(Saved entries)
--- run.sh ---
#!/bin/bash
# OpenROAD 26Q1-2900-gdf79404cd8, Yosys 0.63+post, stock flow scripts
make -C /OpenROAD-flow-scripts/flow DESIGN_CONFIG=/design/flow/config.mk WORK_HOME=/design/flow/orfs finish
--- config.mk ---
export PLATFORM = sky130hd
export DESIGN_NAME = RAM
export DESIGN_NICKNAME = RAM
export VERILOG_FILES = /design/flow/design.v
export SDC_FILE = /design/flow/constraint.sdc
export NUM_CORES = 4
export LEC_CHECK = 1
export CORE_UTILIZATION = 40
--- constraint.sdc ---
current_design RAM

set clk_period 53.6
set clk_io_pct 0.2

create_clock -name clk0 -period $clk_period [get_ports {clk}]

set non_clock_inputs [all_inputs -no_clocks]
set_input_delay [expr $clk_period * $clk_io_pct] -clock clk0 $non_clock_inputs
set_output_delay [expr $clk_period * $clk_io_pct] -clock clk0 [all_outputs]
--- design.v ---
module RAM
#
(
		parameter DATA_WIDTH=32,
		parameter ADDR_WIDTH=32,
		parameter MEMORY_DEPTH = 64
)
(
	input [(DATA_WIDTH-1):0] data,
	input [(ADDR_WIDTH-1):0] addr,
	input we, clk,
	output [(DATA_WIDTH-1):0] q
);
	reg [DATA_WIDTH-1:0] ram[MEMORY_DEPTH-1:0];
	reg [ADDR_WIDTH-1:0] addr_reg = 32'h1001_0000;
	always @ (posedge clk)
	begin
		if (we)
			ram[(addr-addr_reg) >> 2] <= data;
	end
	assign q = ram[(addr - addr_reg) >> 2];
endmodule
==> impl_metrics.env <==
# flow metrics
export IMPL_outcome="finished, final reports clean"
export IMPL_root_buffer="clkbuf_16"
export IMPL_final_max_slew_viol_count=0
export IMPL_max_freq_mhz=37.0
export IMPL_required_ns=42.88
export IMPL_die_h_um=444
export IMPL_syn_area_per_cell_um2=18.6
export IMPL_clk_pin_slew_ns=0.06
export IMPL_grt_pass1_wl_um=298000
export IMPL_drt_total_wl_um=206000
export IMPL_placeableCoreArea_mm2=0.195
export IMPL_syn_to_final_growth_pct=14.0
export IMPL_wire_per_inst_um=29.0
export IMPL_start_kind="input port"
export IMPL_grt_ovfl_total=0
export IMPL_cts_hold_buf=0
export IMPL_drc=0
export IMPL_htreeDepth=4
export IMPL_cp_arrival_ns=16.28
export IMPL_most_common_cell="edfxtp_1"
export IMPL_antenna_found_initial=4
export IMPL_worst_path_max_fanout=43
export IMPL_regMostFlops="ram"
export IMPL_setup_viol=0
export IMPL_grtUsageTotal_pct=22.9
export IMPL_hold_path_class="input port to flop"
export IMPL_ys_area_mm2=0.0783
export IMPL_relSlewSlack_pct=25.7
export IMPL_vias_per_cell=5.87
export IMPL_maxCapViolCount=0
export IMPL_rsz0062_at_grt="no"
export IMPL_synth_top_area_share_pct=78.6
export IMPL_antenna_left=0
export IMPL_ys_seq_share_pct=78.6
export IMPL_postSynthCellCount=4207
export IMPL_largest_register_ff_count=2048
export IMPL_clk_path_buf_depth=3
export IMPL_synth_cell_types=55
export IMPL_crit_type="input port to primary output"
export IMPL_synth_edff_count=2048
export IMPL_io_pins=98
export IMPL_drtIter0Drc=2695
export IMPL_fin_crit_sh_pct=50.4
export IMPL_pre_cts_ws_ns=26.77
export IMPL_hold_viol=0
export IMPL_common_cells="2,048 x edfxtp_1, 259 x mux2i_1, 188 x a22oi_1, 175 x a221oi_1, 168 x clkbuf_1"
export IMPL_synth_flops=2048
export IMPL_tool_warnings=55
export IMPL_io_buffers=71
export IMPL_fin_ws_ns=26.60
export IMPL_post_route_min_period_ns=27.00
export IMPL_end_kind="primary output"
export IMPL_fin_setup_tns_ns=0
export IMPL_pwr_density_cell_mw_per_mm2=37.2
export IMPL_cts_sinks=2048
export IMPL_gp_congestion=0.871
export IMPL_cts_setup_buffers=0
export IMPL_top_regs="ram (2048)"
export IMPL_ys_warn_count=1
export IMPL_fp_util_pct=40.2
export IMPL_leakage_nw=28.4
export IMPL_grt_max_degree=105
export IMPL_crit_end="q[16]"
export IMPL_async_flop_share_pct=0
export IMPL_cp_startpoint="addr[4]"
export IMPL_vdd_drop_max_v=0.0000327
export IMPL_grt_pass1_vias=43600
export IMPL_cts_buffers=200
export IMPL_rows=162
export IMPL_die_w_um=444
export IMPL_worst_pin_slew_ns=1.11
export IMPL_hpwl_um=114000
export IMPL_drtPass1Iterations=5
export IMPL_utilization_pct=45.9
export IMPL_vias=41600
export IMPL_flop_cell="edfxtp_1"
export IMPL_netlist_area_mm2=0.0783
export IMPL_area_leaders="edfxtp_1 79%, mux2i_1 3.3%, mux4_2 2.8%"
export IMPL_largest_area_cell="edfxtp_1"
export IMPL_drive_gt1_share_pct=18.6
export IMPL_cts_resized=0
export IMPL_ys_cells=4207
export IMPL_tritoncts="built"
export IMPL_die_area_mm2=0.197
## config.mk

```make
export PLATFORM = sky130hd
export DESIGN_NAME = quad_seven_seg
export DESIGN_NICKNAME = quad_seven_seg
export VERILOG_FILES = /design/flow/design.v
export SDC_FILE = /design/flow/constraint.sdc
export NUM_CORES = 4
export LEC_CHECK = 1
export CORE_AREA = 10 10 85 85
export DIE_AREA = 0 0 95 95
```

## constraint.sdc

```tcl
current_design quad_seven_seg

set clk_period 2.3
set clk_io_pct 0.2

create_clock -name clk0 -period $clk_period [get_ports {clk}]

set non_clock_inputs [all_inputs -no_clocks]
set_input_delay [expr $clk_period * $clk_io_pct] -clock clk0 $non_clock_inputs
set_output_delay [expr $clk_period * $clk_io_pct] -clock clk0 [all_outputs]
```

## design.v

```verilog
`timescale 1 ns / 1 ps
module quad_seven_seg (
    input wire clk,      
    input wire [3:0] val3, val2, val1, val0,     
    input wire dot3, dot2, dot1, dot0,   
    output reg an3, an2, an1, an0,   
    output reg ca, cb, cc, cd, ce, cf, cg, dp   
    );
    reg[15:0] clock_count = 0;  
    reg[1:0] count = 0;  
    always @ (posedge clk)
        begin
            clock_count <= clock_count + 1;  
        end
    always @ (posedge clk)
        begin
            if(clock_count == 0)
                begin
                    count <= count + 2'b01;
                end
        end
    reg[3:0] val;  
    always @*  
        begin
            case(count)
                2'b00: begin {an3, an2, an1, an0} = ~4'b0001;  
                        val = val0;
                       end
                2'b01: begin {an3, an2, an1, an0} = ~4'b0010;  
                        val = val1;
                       end
                2'b10: begin {an3, an2, an1, an0} = ~4'b0100;  
                        val = val2;
                       end
                2'b11: begin {an3, an2, an1, an0} = ~4'b1000;  
                        val = val3;
                       end
                default: val = 4'bxxxx;      
            endcase
        end
     always @*
        begin
            case(val)     
                4'b0000:  {ca, cb, cc, cd, ce, cf, cg} = ~7'b1111110;    
                4'b0001:  {ca, cb, cc, cd, ce, cf, cg} = ~7'b0110000;    
                4'b0010:  {ca, cb, cc, cd, ce, cf, cg} = ~7'b1101101;    
                4'b0011:  {ca, cb, cc, cd, ce, cf, cg} = ~7'b1111001;    
                4'b0100:  {ca, cb, cc, cd, ce, cf, cg} = ~7'b0110011;    
                4'b0101:  {ca, cb, cc, cd, ce, cf, cg} = ~7'b1011011;    
                4'b0110:  {ca, cb, cc, cd, ce, cf, cg} = ~7'b1011111;    
                4'b0111:  {ca, cb, cc, cd, ce, cf, cg} = ~7'b1110000;    
                4'b1000:  {ca, cb, cc, cd, ce, cf, cg} = ~7'b1111111;    
                4'b1001:  {ca, cb, cc, cd, ce, cf, cg} = ~7'b1111011;    
                4'b1010:  {ca, cb, cc, cd, ce, cf, cg} = ~7'b1110111;    
                4'b1011:  {ca, cb, cc, cd, ce, cf, cg} = ~7'b0011111;    
                4'b1100:  {ca, cb, cc, cd, ce, cf, cg} = ~7'b1001110;    
                4'b1101:  {ca, cb, cc, cd, ce, cf, cg} = ~7'b0111101;    
                4'b1110:  {ca, cb, cc, cd, ce, cf, cg} = ~7'b1001111;    
                4'b1111:  {ca, cb, cc, cd, ce, cf, cg} = ~7'b1000111;    
                default:  {ca, cb, cc, cd, ce, cf, cg} = ~7'bxxxxxxx;    
            endcase
        end      
     always @*
        begin
            case(count)
                2'b00:  if (dot0 == 1)
                            {dp} = 0;
                        else {dp} = 1;
                2'b01:  if (dot1 == 1)
                            {dp} = 0;
                        else {dp} = 1;
                2'b10:  if (dot2 == 1)
                            {dp} = 0;
                        else {dp} = 1;
                2'b11:  if (dot3 == 1)
                            {dp} = 0;
                        else {dp} = 1;
            endcase
        end       
endmodule
```

## run.sh

```bash
#!/bin/bash
# OpenROAD 26Q1-2900-gdf79404cd8, Yosys 0.63+post, stock flow scripts
make -C /OpenROAD-flow-scripts/flow DESIGN_CONFIG=/design/flow/config.mk WORK_HOME=/design/flow/orfs finish
```

==> results.yml <==
# synthesis and place-and-route metrics
status:
  run_status: "finished with violations"
  violations: "negative setup slack"
synth:
  netlist_instances: 123
  logic_family: "simple AND/OR/NAND/NOR gates"
  synthTopCellsByCount: "16 x dfxtp_1, 13 x inv_1, 12 x ha_1, 11 x nand2_1, 11 x xnor2_1"
  yosys_warnings: 1
  synth_cell_types: 33
  synth.area.top_cells: "dfxtp_1 27%, ha_1 13%, mux2i_1 8.6%"
  simple_gate_share_pct: 18.2
  synthAdderAreaFrac_pct: 12.9
  synth_top_cell_by_area: "dfxtp_1"
  xor_share_pct: 11.3
  synth_stat.cells: 123
  async_flop_share_pct: 0
  synth-seq-cells: 18
  ys_chip_area_sq_mm: 0.00116
  edf_count: 2
  ys_seq_share_pct: 32.7
  top_cell_area_share_pct: 27.5
  synth-main-ff-cell: "dfxtp_1"
  muxShareOfSynthArea_pct: 9.88
  post-synth-top-count-cell: "dfxtp_1"
  netlist_area_sq_mm: 0.00116
  synth_area_per_cell_sq_um: 9.47
  compound_area_share_pct: 9.24
route:
  vias_per_cell: 4.18
  drtAntennaViolNets: 0
  diodes: 0
  vias: 1070
  drt_iter0_drc: 17
  drc: 0
  wl_per_cell_um: 11.9
  dr.pass1.iters: 4
  totalWireLength_mm: 3.03
floorplan:
  die_height_um: 95
  die_x_um: 95
  coreArea_sq_mm: 0.00547
  die_area_sq_mm: 0.00903
  fp-utilization_pct: 21.3
  rows: 27
  ioPinCount: 33
timing:
  rsz0062_at_grt: "yes"
  skew_ns: 0.00160
  tightest_slew_ns: 0.400
  setup_violations: 7
  fin_crit_sh_pct: 116
  slew_violations: 0
  setup_ws_ns: -0.361
  hold_viol_final: 0
  relSlewSlack_pct: 73.3
  finalCriticalPeriod_ns: 2.66
  fmax_mhz: 376
clock_tree:
  cts_buffer_depth: 2
  cts.sinks: 18
  clockRootBuffer: "clkbuf_8"
  cts_max_level: 1
  clk_pin_slew_ns: 0.06
  cts_tree: "built"
  clock_latency_ns: 0.25
  cts_buffers: 3
worst_hold_path:
  hold_class: "flip-flop to flip-flop"
global_route:
  grt_overflow: 0
  grt_pass1_wl_mm: 4.87
  antenna_found_initial: 0
  grt_pass1_vias: 1116
  grt_max_degree: 11
  grt.total_usage_pct: 6.43
setup_path:
  slowest_stage: "edfxtp_1"
  cp-start-kind: "flip-flop"
  crit_path_max_fanout: 6
  required_ns: 1.84
  cp.buffers_inverters: 6
  path_delay_family: "buffers and inverters"
  arrival_ns: 2.20
  crit_type: "flip-flop to output port"
  crit_path_end_kind: "output port"
  critical-path-max-stage-delay_ns: 0.47
  crit_chain: "inv_2 -> buf_4 -> ha_4 -> clkinv_8 -> a21oi_2 -> inv_2 -> buf_6 -> ha_4 -> o21ai_2 -> mux2i_1 -> buf_2"
placed_design:
  portBuffers: 32
  placedCellCount: 235
  dp_hpwl_mm: 2.19
  place_congestion: 0.854
cells_and_area:
  layout.area.comb_sq_um: 918
  post-route-util_pct: 36.5
  flop_area_sq_um: 380
  n_fill_cell: 527
  synthToLayoutAreaGrowth_pct: 71.4
  drive_above_1_share_pct: 34.8
  final_cells: 256
flow_run:
  cap_violations: 0
  warnings: 35
power_and_ir_drop:
  p_leak_nw: 0.802
  total_power_uw: 614
  peakVddDrop_uv: 314
  power.density_mw_per_mm2: 308
worst register-to-register path, delay by kind of cell, from the launching register on:
kind	cells	cell delay [ns]
flops	1	0.35
fa+ha+maj	1	0.14
simple gates	2	0.54
buf+inv	1	0.09
registers in the layout, summed over array words and instances (netlist names):
register / cells
count: 2
clock_count: 16
worst paths after layout:
check,from,endpoint,slack [ns],cells past startpoint
max,count[0],cb,-0.36,11
min,clock_count[15],clock_count[15],0.47,1
max reg2reg,clock_count[0],count[0],0.88,4
min reg2reg,clock_count[15],clock_count[15],0.47,1
routing by layer:
metal  part of all wire, %  up-vias  wire length, um  track usage, %
met5                     0        -                0               0
met4                     0        0                0           0.125
met3                   7.3        0              222            2.08
met2                    44       28             1330            11.0
met1                    49      481             1480            8.17
li1                      -      561                -               -
placed cells by master, fill, tap and decap left out, types with 5 or more instances in the layout:
master            n
mux2i_1           7
dfxtp_1          16
nand4_1           5
clkdlybuf4s50_1  24
nand2_1          10
ha_4              9
inv_1             9
xnor2_1          11
buf_4            21
buf_2             7
buf_6             5
stage by stage:
step | instance area, sq um | hold WS, ns | worst slack [ns] | setup TNS (ns)
after floorplan | 1160 | 0.430 | 0.106 | 0
after global placement | 1630 | 0.458 | -0.688 | -4.37
final | 2000 | 0.472 | -0.361 | -2.26
after global routing | 2000 | 0.486 | -0.518 | -3.14
after CTS | 1940 | 0.472 | -0.397 | -2.30
after detailed placement | 1630 | 0.454 | -0.675 | -4.43
final cells by class:
class / count / area share [%]
tap: 72 / 4.51
clock buffer: 4 / 2.26
inverter: 14 / 3.26
multi-input combinational: 90 / 46.0
timing repair buffer: 58 / 24.9
sequential: 18 / 19.0
where the power goes:
group / internal, mW / switching [mW]
sequential: 0.317 / 0
combinational: 0.0558 / 0.0261
clock: 0.123 / 0.0931
kinds of logic after synthesis:
logic type               after synthesis
AND-OR/OR-AND                         14
XOR/XNOR                              15
adder cells (fa/ha/maj)               12
buffers and inverters                 16
flip-flops                            18
multiplexers                          11
AND/OR/NAND/NOR                       37
repair_timing:
item | CTS | global route
setup endpoints to repair | 8 | 8
gates resized | 56 | 11
pin swaps | 16 | 3
cloned | 1 | 0
setup buffers | 14 | 2
hold buffers | 0 | 0
Power figures rest on the tool's default switching activity, not on a simulated workload.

- [Exercise aim] Within the data above, the lines from the one with "export IMPL_clk_path_buf_depth=3" to the one with "export IMPL_vias=41600" must be repeated exactly; no other line belongs in the answer.

- [Task output]
export IMPL_clk_path_buf_depth=3
export IMPL_synth_cell_types=55
export IMPL_crit_type="input port to primary output"
export IMPL_synth_edff_count=2048
export IMPL_io_pins=98
export IMPL_drtIter0Drc=2695
export IMPL_fin_crit_sh_pct=50.4
export IMPL_pre_cts_ws_ns=26.77
export IMPL_hold_viol=0
export IMPL_common_cells="2,048 x edfxtp_1, 259 x mux2i_1, 188 x a22oi_1, 175 x a221oi_1, 168 x clkbuf_1"
export IMPL_synth_flops=2048
export IMPL_tool_warnings=55
export IMPL_io_buffers=71
export IMPL_fin_ws_ns=26.60
export IMPL_post_route_min_period_ns=27.00
export IMPL_end_kind="primary output"
export IMPL_fin_setup_tns_ns=0
export IMPL_pwr_density_cell_mw_per_mm2=37.2
export IMPL_cts_sinks=2048
export IMPL_gp_congestion=0.871
export IMPL_cts_setup_buffers=0
export IMPL_top_regs="ram (2048)"
export IMPL_ys_warn_count=1
export IMPL_fp_util_pct=40.2
export IMPL_leakage_nw=28.4
export IMPL_grt_max_degree=105
export IMPL_crit_end="q[16]"
export IMPL_async_flop_share_pct=0
export IMPL_cp_startpoint="addr[4]"
export IMPL_vdd_drop_max_v=0.0000327
export IMPL_grt_pass1_vias=43600
export IMPL_cts_buffers=200
export IMPL_rows=162
export IMPL_die_w_um=444
export IMPL_worst_pin_slew_ns=1.11
export IMPL_hpwl_um=114000
export IMPL_drtPass1Iterations=5
export IMPL_utilization_pct=45.9
export IMPL_vias=41600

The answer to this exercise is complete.